From an optimization exercise on the open Yosys and OpenROAD flow, aimed at small area and a short achievable clock period; shortcuts taken in it are not production practice. No functional check of the RTL was part of any run shown here. Power figures rest on the tool's default switching activity, not on a simulated workload.

## flow/design.v (module list and top-level ports; edited modules follow where they fit)
// module bxor: 3 lines
// module pipelined_boothe_multiplier: 3299 lines
module pipelined_boothe_multiplier #(
    parameter WIDTH = 32
) (
    input clk,
    input reset,
    input en,
    input [WIDTH - 1: 0] md,
    input [WIDTH - 1: 0] mr,
    output [(2 * WIDTH) - 1: 0] s_result
);
  // ...
==> flow/run.sh <==
#!/bin/bash
# synth_recipe.tcl (not shown) runs the flow's synth.tcl, then flattens the netlist and writes it again
# the make line also repeats each setting of config.mk as NAME=value (left out here)
make -C /OpenROAD-flow-scripts/flow DESIGN_CONFIG=/design/flow/config.mk WORK_HOME=/design/flow/orfs CLKGATE_MAP_FILE= SYNTH_SCRIPT=/design/flow/synth_recipe.tcl finish
==> flow/config.mk <==
export PLATFORM = sky130hd
export DESIGN_NAME = pipelined_boothe_multiplier
export DESIGN_NICKNAME = pipelined_boothe_multiplier
export VERILOG_FILES = /design/flow/design.v
export SDC_FILE = /design/flow/constraint.sdc
export NUM_CORES = 4
export LEC_CHECK = 0
export CAP_MARGIN = 20
export CORE_MARGIN = 2
export CORE_UTILIZATION = 60
export PLACE_DENSITY = 0.7
export SETUP_SLACK_MARGIN = 2.9
export SLEW_MARGIN = 20
export SYNTH_HIERARCHICAL = 1
export SYNTH_MINIMUM_KEEP_SIZE = 0
==> flow/constraint.sdc <==
create_clock -name core_clock -period 5.0 [get_ports {clk}]
set_input_delay 1.0000 -clock core_clock [delete_from_list [all_inputs] [get_ports {clk}]]
set_output_delay 1.0000 -clock core_clock [all_outputs]
set_load 0.01 [all_outputs]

Problem to work on | The entries above hold the needed span. Transcribe exactly the lines from the one with "export SDC_FILE = /design/flow/constraint.sdc" to the one with "create_clock -name core_clock", both included.

Problem solution |
export SDC_FILE = /design/flow/constraint.sdc
export NUM_CORES = 4
export LEC_CHECK = 0
export CAP_MARGIN = 20
export CORE_MARGIN = 2
export CORE_UTILIZATION = 60
export PLACE_DENSITY = 0.7
export SETUP_SLACK_MARGIN = 2.9
export SLEW_MARGIN = 20
export SYNTH_HIERARCHICAL = 1
export SYNTH_MINIMUM_KEEP_SIZE = 0
==> flow/constraint.sdc <==
create_clock -name core_clock -period 5.0 [get_ports {clk}]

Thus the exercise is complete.